Urotensin-II is a peptide ligand that is the strongest known vasoconstrictor. Because of the involvement of the UII system in multiple biological systems such as the cardiovascular, nervous, endocrine, and renal, it represents a promising target for the development of new drugs. In humans, Urotensin-2 is encoded by the UTS2gene.
Discovery
U-II was initially isolated from the neurosecretory system of the Goby fish. For many years it was thought that U-II does not exhibit significant effects in mammalian systems; a view quickly overturned when it was demonstrated that Goby U-II produces slow relaxation of mouse anococcygeus muscle, in addition to contraction of rat artery segments. In 1998, the genes for Pre-pro U-II were found in mammals proving that the peptide U-II did exist in mammals.
Structure
The U-II gene is located on chromosome 1p36. U-II peptide length varies between species due to the specific cleaving sites located at different spots depending on the species. In humans U-II length is 11 amino acids. The peptide sequence that is needed for biological function for both U-II and urotensin II-Related Peptide is known as the core. It is hexapeptide, and is connected at the two ends by a disulfide bond. Also just like URP the amino terminus can be modified without any loss in pharmacological activity suggesting that it is not needed for activation of the receptor. Unlike URP, U-II has an acidic amino acid that precedes the core sequence. While the amino acid is not necessary for the activation of urotensin II receptor the fact that it is conserved in different species suggests that it has a biological function that has not been discovered.

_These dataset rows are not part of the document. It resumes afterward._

### src/rtl/spi_rx_fsm.sv
// rtl/spi_rx_fsm.sv - SPI mode 0 slave receiver, one WIDTH-bit word per cs_n frame
// Optional frame checking (overrun/short-frame frame_err) under `SPI_RX_FRAME_CHECK_EN.
module spi_rx_fsm #(
  parameter int WIDTH = 16
) (
  input  logic             clk,
  input  logic             rst,
  input  logic             cs_n,
  input  logic             sclk,
  input  logic             mosi,
  output logic [WIDTH-1:0] rx_data,
  output logic             rx_valid,
  output logic             busy,
  output logic             frame_err
);

  localparam int CW = $clog2(WIDTH + 1);

  typedef enum logic [1:0] {
    IDLE  = 2'd0,
    SHIFT = 2'd1,
    HOLD  = 2'd2
  } state_t;

  // cs_n stages reset to 0 so a frame still open at reset release yields no cs_fall
  logic cs_s1, cs_s2, cs_s3;
  logic sclk_s1, sclk_s2, sclk_s3;
  logic mosi_s1, mosi_s2;

  always_ff @(posedge clk) begin
    if (rst) begin
      cs_s1   <= 1'b0;
      cs_s2   <= 1'b0;
      cs_s3   <= 1'b0;
      sclk_s1 <= 1'b0;
      sclk_s2 <= 1'b0;
      sclk_s3 <= 1'b0;
      mosi_s1 <= 1'b0;
      mosi_s2 <= 1'b0;
    end else begin
      cs_s1   <= cs_n;
      cs_s2   <= cs_s1;
      cs_s3   <= cs_s2;
      sclk_s1 <= sclk;
      sclk_s2 <= sclk_s1;
      sclk_s3 <= sclk_s2;
      mosi_s1 <= mosi;
      mosi_s2 <= mosi_s1;
    end
  end

  logic cs_fall, cs_rise, sclk_rise;
  assign cs_fall   = ~cs_s2 & cs_s3;
  assign cs_rise   = cs_s2 & ~cs_s3;
  assign sclk_rise = sclk_s2 & ~sclk_s3;

  state_t            state_q, state_d;
  logic [CW-1:0]     cnt_q, cnt_d;
  logic [WIDTH-1:0]  shift_q, shift_d;
  logic [WIDTH-1:0]  data_q, data_d;
  logic              valid_q, valid_d;
  logic              busy_q;
  logic [WIDTH-1:0]  shift_next;

  assign shift_next = {shift_q[WIDTH-2:0], mosi_s2};

`ifdef SPI_RX_FRAME_CHECK_EN
  logic ovr_q, ovr_d;
  logic err_q, err_d;
`endif

  always_comb begin
    state_d = state_q;
    cnt_d   = cnt_q;
    shift_d = shift_q;
    data_d  = data_q;
    valid_d = 1'b0;
`ifdef SPI_RX_FRAME_CHECK_EN
    ovr_d   = ovr_q;
    err_d   = 1'b0;
`endif
    case (state_q)
      IDLE: begin
        if (cs_fall) begin
          state_d = SHIFT;
          cnt_d   = '0;
`ifdef SPI_RX_FRAME_CHECK_EN
          ovr_d   = 1'b0;
`endif
        end
      end
      SHIFT: begin
        // cs_rise wins over a coincident sclk_rise; that bit is discarded
        if (cs_rise) begin
          state_d = IDLE;
`ifdef SPI_RX_FRAME_CHECK_EN
          err_d   = 1'b1;
`endif
        end else if (sclk_rise) begin
          shift_d = shift_next;
          cnt_d   = cnt_q + CW'(1);
          if (cnt_q == CW'(WIDTH - 1)) begin
            data_d  = shift_next;
            valid_d = 1'b1;
            state_d = HOLD;
          end
        end
      end
      HOLD: begin
        if (cs_rise) begin
          state_d = IDLE;
`ifdef SPI_RX_FRAME_CHECK_EN
          err_d   = ovr_q;
`endif
        end
`ifdef SPI_RX_FRAME_CHECK_EN
        else if (sclk_rise) begin
          ovr_d = 1'b1;
        end
`endif
      end
      default: state_d = IDLE;
    endcase
  end

  always_ff @(posedge clk) begin
    if (rst) begin
      state_q <= IDLE;
      cnt_q   <= '0;
      shift_q <= '0;
      data_q  <= '0;
      valid_q <= 1'b0;
      busy_q  <= 1'b0;
`ifdef SPI_RX_FRAME_CHECK_EN
      ovr_q   <= 1'b0;
      err_q   <= 1'b0;
`endif
    end else begin
      state_q <= state_d;
      cnt_q   <= cnt_d;
      shift_q <= shift_d;
      data_q  <= data_d;
      valid_q <= valid_d;
      busy_q  <= (state_d != IDLE);
`ifdef SPI_RX_FRAME_CHECK_EN
      ovr_q   <= ovr_d;
      err_q   <= err_d;
`endif
    end
  end

  assign rx_data  = data_q;
  assign rx_valid = valid_q;
  assign busy     = busy_q;
`ifdef SPI_RX_FRAME_CHECK_EN
  assign frame_err = err_q;
`else
  assign frame_err = 1'b0;
`endif

endmodule

### config.mk
export PLATFORM = sky130hd
export DESIGN_NAME = spi_rx_fsm
export DESIGN_NICKNAME = d
export VERILOG_FILES = /design/src/rtl/spi_rx_fsm.sv
export SDC_FILE = /design/constraint.sdc
export NUM_CORES = 1
export LEC_CHECK = 0
export CAP_MARGIN = 30
export CORE_MARGIN = 2
export CORE_UTILIZATION = 53
export CTS_BUF_LIST = sky130_fd_sc_hd__clkbuf_16
export DETAILED_ROUTE_END_ITERATION = 7
export PLACE_DENSITY_LB_ADDON = 0.12
export SYNTH_ARGS = -nofsm -noshare
export SYNTH_HDL_FRONTEND = slang
export SYNTH_SLANG_ARGS = --single-unit
### constraint.sdc
create_clock -name clk -period 5.1 [get_ports clk]
set_clock_uncertainty 0.2 [all_clocks]
set_input_delay 1.02 -clock clk [delete_from_list [all_inputs] [get_ports clk]]
set_output_delay 1.02 -clock clk [all_outputs]
set_load 0.005 [all_outputs]
==> impl_metrics.ini, run 1 <==
[sta]
tightest_slew_ns = 0.677
post-route-period-util_pct = 50.9
final.min_clock_period_ns = 2.60
max_freq_mhz = 385
finalSetupViolations = 0
setup_tns_ns = 0
drv_slew = 0
finalHoldViolations = 0
rsz0062_at_grt = no
layout_setup_ws_ns = 2.50
slew_headroom_pct = 54.7

[cts]
cts_buffer_depth = 2
clkLatencyLatePin_ns = 0.28
cts.sinks = 48
cts_buffers = 5
cts_hold_buf = 0
tritoncts = built
cts-htree-levels = 2
worst_setup_hold_path_clk_slew_ns = 0.06
post_cts_resize_count = 0
cts_root_buf = clkbuf_16
postCtsSetupRepairBufs = 0

[detailed_routing]
vias = 1240
wl_um = 3190
route.detailed.drc = 0
via_per_inst = 5.17
ant_nets = 0
wl_per_cell_um = 13.3
first_pass_iters = 4
drt_iter0_drc = 57

[setup_path]
path_class = in -> reg
worstReg2RegEnd = rx_data[15]
worstPathMaxFanout = 15
r2r-start = cnt_q[0]
r2r_setup_slack_ns = 2.62
startpoint_type = primary input
endpoint_kind = flop
crit_start = rst
worstRegToRegCells = 8
cp_data_required_time_ns = 5.13
endpoint = cnt_q[2]
arrival_ns = 2.62

[floorplanning]
io_pins = 24
core_um2 = 3280
die_y_um = 62.0
rows = 21
die_width_um = 62.0
initial_core_util_pct = 54.4
die_area_um2 = 3850

[synth]
synthMuxAreaShare_pct = 17.4
synth_cell_types = 30
synth_seq_cells = 48
synth_top_family_by_area = simple AND/OR/NAND/NOR gates
syn_area_per_cell_um2 = 10.3
synth-compound-area-share_pct = 4.20
synth-simple-area-share_pct = 18.9
synth_xor_area_share_pct = 0
syn_area_um2 = 1790
synth_fa_ha_area_share_pct = 1.40
synthCells = 173
ys_seq_area_share_pct = 53.8
syn_nets = 180
ys_warn_count = 0

[layout]
post_route_cells_drive_above_1_share_pct = 4.64
area_growth_syn_to_layout_pct = 20.4
nets = 200
antenna_cells = 0

[power]
pwr-share-seq_pct = 54.6
peakVddDrop_uv = 174
powerDensity_nw_per_um2 = 324
internal_power_w = 0.000562
combinationalPowerShare_pct = 2.4
p_leak_nw = 1.04
switchingPower_w = 0.000135
p_clk_share_pct = 42.9
swShare_pct = 19.4

[global_routing]
grt_max_degree = 33
antenna_found_initial = 0
grt_use_total_pct = 19.5
grt_pass1_vias = 1214
grt_pass1_wl_um = 5290
overflow = 0

[place]
dp_hpwl_um = 2100
place.gp.congestion = 0.829
port_buffers = 22
post-place-ws_ns = 2.21

[worst_hold_path]
hp-class = reg -> reg
hold_depth = 1
hp-start = cs_s1

[job]
max_cap_violations = 0

[run_status]
status = finished, final reports clean
==> worst min path at each step <==
stage | endpoint | slack, ns
floorplan | cs_s2 | 0.21
global placement | cs_s2 | 0.22
detailed placement | sclk_s2 | 0.23
CTS | cs_s2 | 0.25
global route | mosi_s2 | 0.26
finish | cs_s2 | 0.24
==> layout by cell type (no fill, tap or decap) <==
cell type        count
and2b_1              1
a31oi_1              3
inv_1                4
or3_1                3
a2111oi_0            1
o21ai_0              4
buf_4                2
nand4b_1             1
and3_1               1
nor3_1               3
nand2_1              2
a21oi_1              4
ha_1                 2
nor4b_1              1
mux2i_1             31
or4_1                1
clkdlybuf4s50_1     22
or2_1                1
clkinv_1             1
dfxtp_1             48
nor2b_1             12
clkbuf_16            5
nand4_1              1
conb_1               1
o211ai_1             1
nand4b_2             1
nor3b_2              1
or2_0                1
nand2b_1             2
nor2_1              33
==> synthesized netlist by cell type <==
master	count	area [um2]
dfxtp_1	48	961
nor2_1	33	124
mux2i_1	31	310
nor2b_1	12	75.1
clkbuf_1	6	22.5
a21oi_1	4	20.0
o21ai_0	4	20.0
a31oi_1	3	18.8
nor3_1	3	15.0
or3_1	3	18.8
buf_4	2	15.0
buf_6	2	22.5
ha_1	2	25.0
inv_1	2	7.51
nand2_1	2	7.51
nand2b_1	2	12.5
a2111oi_0	1	8.76
and2b_1	1	7.51
and3_1	1	6.26
buf_2	1	5.00
conb_1	1	3.75
nand4_1	1	6.26
nand4b_1	1	8.76
nand4b_2	1	15.0
nor3b_2	1	12.5
nor4b_1	1	8.76
o211ai_1	1	7.51
or2_0	1	6.26
or2_1	1	6.26
or4_1	1	7.51
==> critical path, cell delays in order <==
cell and delay (ns):
clkdlybuf4s50_1 0.67, or2_1 0.39, or4_1 0.47, nand2_1 0.07
==> through the flow <==
stage / util (%) / area (um2) / power, W / std cells / hold slack [ns]
6_report: 65.4 / 2150 / 0.000697 / 240 / 0.241
4_1_cts: 65.4 / 2150 / 0.000705 / 240 / 0.250
2_1_floorplan: - / 1790 / 0.000401 / 173 / 0.214
5_1_grt: 65.4 / 2150 / 0.000726 / 240 / 0.262
3_3_place_gp: 61.3 / 2010 / 0.000405 / 232 / 0.218
3_5_place_dp: 61.3 / 2010 / 0.000406 / 232 / 0.233
==> metal layers <==
layer  wire, um  global-route usage [%]  part of all wire, %  up-vias
li1           -                       -                    -      616
met5          0                       0                    0        -
met1       1380                    21.6                   43      585
met2       1610                    32.9                   50       30
met4         88                    11.9                  2.8        0
met3        121                    5.80                  3.8        9
==> logic make-up after synthesis <==
group | count (synthesis)
AND/OR/NAND/NOR | 65
flip-flops | 48
multiplexers | 31
AO/OA/AOI/OAI | 13
buffers and inverters | 13
adder cells (fa/ha/maj) | 2
other | 1
==> sequential cells by signal, indices dropped and copies added, names as in the netlist, 2 cells and up <==
register  count
state_q       2
cnt_q         5
shift_q      15
rx_data      16
==> area by class of cell <==
class / count / area [um2]
inverters: 2 / 7.51
clock buffers: 5 / 125
flip-flops and latches: 48 / 961
multi-input cells: 112 / 752
repair buffers: 24 / 235
clock inverters: 3 / 11.3
well taps: 46 / 57.6
fillers: 278 / 1130
==> power by group through the flow <==
stage,Clock (W),Sequential [W],Combinational [W]
floorplan,0,0.000388,0.0000127
global placement,0,0.000389,0.0000161
detailed placement,0,0.000389,0.0000169
CTS,0.000307,0.000381,0.0000170
global route,0.000326,0.000381,0.0000189
finish,0.000299,0.000381,0.0000169
Power figures use the tool's default switching activity.
==> run 2, diff against run 1 <==
==> constraint.sdc (replaced) <==
create_clock -name clk -period 2.7 [get_ports clk]
set_clock_uncertainty 0.2 [all_clocks]
set_input_delay 0.54 -clock clk [delete_from_list [all_inputs] [get_ports clk]]
set_output_delay 0.54 -clock clk [all_outputs]
set_load 0.005 [all_outputs]
==> run 2 against run 1 <==
Net effect: final cell count up 0.42%; register-to-register slack worse by 2.0 ns; routed wire length down 9.6%; global-route usage down 2.1 points; core utilization up 0.46 points; largest cell class unchanged; first-iteration DRC count down 23%.
==> impl_metrics.ini, run 2 (synthesized netlist as in run 1, its figures left out) <==
[setup_path]
r2r-start = cnt_q[0]
worstReg2RegEnd = rx_data[8]
worstPathMaxFanout = 17
path_class = reg -> reg
startpoint_type = flop
r2r_setup_slack_ns = 0.62
endpoint_kind = flop
worstRegToRegCells = 8
arrival_ns = 2.04
cp_data_required_time_ns = 2.66

[sta]
finalSetupViolations = 0
drv_slew = 0
post-route-period-util_pct = 77.2
final.min_clock_period_ns = 2.08
slew_headroom_pct = 62.4
finalHoldViolations = 0
max_freq_mhz = 480
tightest_slew_ns = 0.561
rsz0062_at_grt = no
holdWs_ns = 0.248
setup_tns_ns = 0

[global_routing]
grt_use_total_pct = 17.5
grt_pass1_vias = 1096
antenna_found_initial = 0
overflow = 0
grt_max_degree = 46
grt_pass1_wl_um = 4750

[detailed_routing]
wl_um = 2890
ant_nets = 0
vias = 1231
first_pass_iters = 4
via_per_inst = 5.11
wl_per_cell_um = 12.0
drt_iter0_drc = 44
route.detailed.drc = 0

[cts]
worst_setup_hold_path_clk_slew_ns = 0.06
cts_hold_buf = 0
cts-htree-levels = 2
postCtsSetupRepairBufs = 0
cts.sinks = 48
post_cts_resize_count = 0
tritoncts = built
cts_root_buf = clkbuf_16
cts_buffer_depth = 2
clkLatencyLatePin_ns = 0.28
cts_buffers = 5

[layout]
layout_common_cells = dfxtp_1, nor2_1, mux2i_1
post-route-util_pct = 65.9
nets = 201
mostFrequentLayoutCell = dfxtp_1
area_growth_syn_to_layout_pct = 21.2
largest_reg_flops = 16
post_route_cells_drive_above_1_share_pct = 6.15
antenna_cells = 0

[worst_hold_path]
hold_depth = 1
hp-start = cs_s1
holdPathEnd = cs_s2
hp-class = reg -> reg

[floorplanning]
io_pins = 24
die_width_um = 62.0
die_area_um2 = 3850
initial_core_util_pct = 54.4
core_um2 = 3280
die_y_um = 62.0
rows = 21

[power]
peakVddDrop_uv = 397
p_leak_nw = 1.04
powerDensity_nw_per_um2 = 620

[run_status]
status = finished, final reports clean

[job]
max_cap_violations = 0

[place]
port_buffers = 22
place.gp.congestion = 0.770
dp_hpwl_um = 1940
run 2: cell type report:
| cell class | instances | area (um2) |
|---|---|---|
| multi-input combinational | 112 | 752 |
| tap | 46 | 57.6 |
| fill | 299 | 1120 |
| timing repair buffer | 25 | 243 |
| sequential | 48 | 961 |
| clock buffer | 5 | 125 |
| inverter | 2 | 7.51 |
| clock inverter | 3 | 18.8 |
run 2: stage by stage:
| stage | power (W) | instances | area, um2 | worst slack, ns |
|---|---|---|---|---|
| global route | 0.00139 | 241 | 2160 | 0.470 |
| global placement | 0.000765 | 233 | 2020 | 0.651 |
| finish | 0.00134 | 241 | 2160 | 0.617 |
| CTS | 0.00135 | 241 | 2160 | 0.603 |
| detailed placement | 0.000766 | 233 | 2020 | 0.618 |
| floorplan | 0.000757 | 173 | 1790 | 0.695 |
run 2: how the worst max path moves through the flow:
stage          startpoint           to
2_1_floorplan    cnt_q[0]  rx_data[10]
3_3_place_gp          rst     cnt_q[2]
3_5_place_dp     cnt_q[0]   rx_data[8]
4_1_cts          cnt_q[0]   rx_data[4]
5_1_grt          cnt_q[0]   rx_data[4]
6_report         cnt_q[0]   rx_data[8]
run 2: per-layer routing:
layer | GRT usage [%] | vias to the layer above | share of wire, % | wire (um)
met2 | 27.4 | 31 | 49 | 1410
li1 | - | 621 | - | -
met4 | 8.21 | 0 | 1.8 | 53
met1 | 20.7 | 574 | 44 | 1280
met3 | 7.25 | 5 | 4.9 | 142
met5 | 0 | - | 0 | 0
run 2: power breakdown:
group	internal, W	total, W	switching (W)
logic	0.0000137	0.0000310	0.0000173
registers	0.000714	0.000719	0.00000422
clock network	0.000339	0.000593	0.000253
run 2: critical path, stage by stage, from the launching register on:
cell     delay (ns)
dfxtp_1        0.33
ha_1           0.22
and3_1         0.18
ha_1           0.19
nor2b_1        0.15
nand4_1        0.11
buf_4          0.29
mux2i_1        0.23
nor2_1         0.06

When injected intracerebroventricularly U-II causes an increase in the corticotropin releasing factor by activating the hypothalamic paraventricular neurons. This leads to increased plasma levels of adrenocorticotropic hormones and adrenaline. Rats and mice exhibit many stress related behaviors when injected with U-II which were tested by the elevated plus maze which measures anxiety-like effects,and the hole-board test which measures head dipping which is also an anxiety-like behavior. U-II when injected icv in rats also leads to cardiovascular responses including raising mean arterial pressure and causing tachycardia. When the arcuate nucleus, and the paraventricular nucleus, two different areas of the brain which are known to control blood pressure were injected with U-II simultaneously they caused an increase in blood pressure. When the two areas were injected separately it was discovered that U-II affected the excitatory neurons in the paraventricular nucleus and the inhibitory neurons of the arcuate nucleus. U-II when injected icv in both rats and mice also stimulates locomotion in familiar environments. This experiment was also tested in rainbow trout where a stimulatory effect was also observed.. Depression-like behavior was also observed when U-II was injected in the brain by using the forced swim test and the tail suspension test which are used to compare molecules that are thought to cause anti-depressive-like effects. Orexigenic behavior which is increased appetite and thirst were also observed after icv injection of U-II in rats.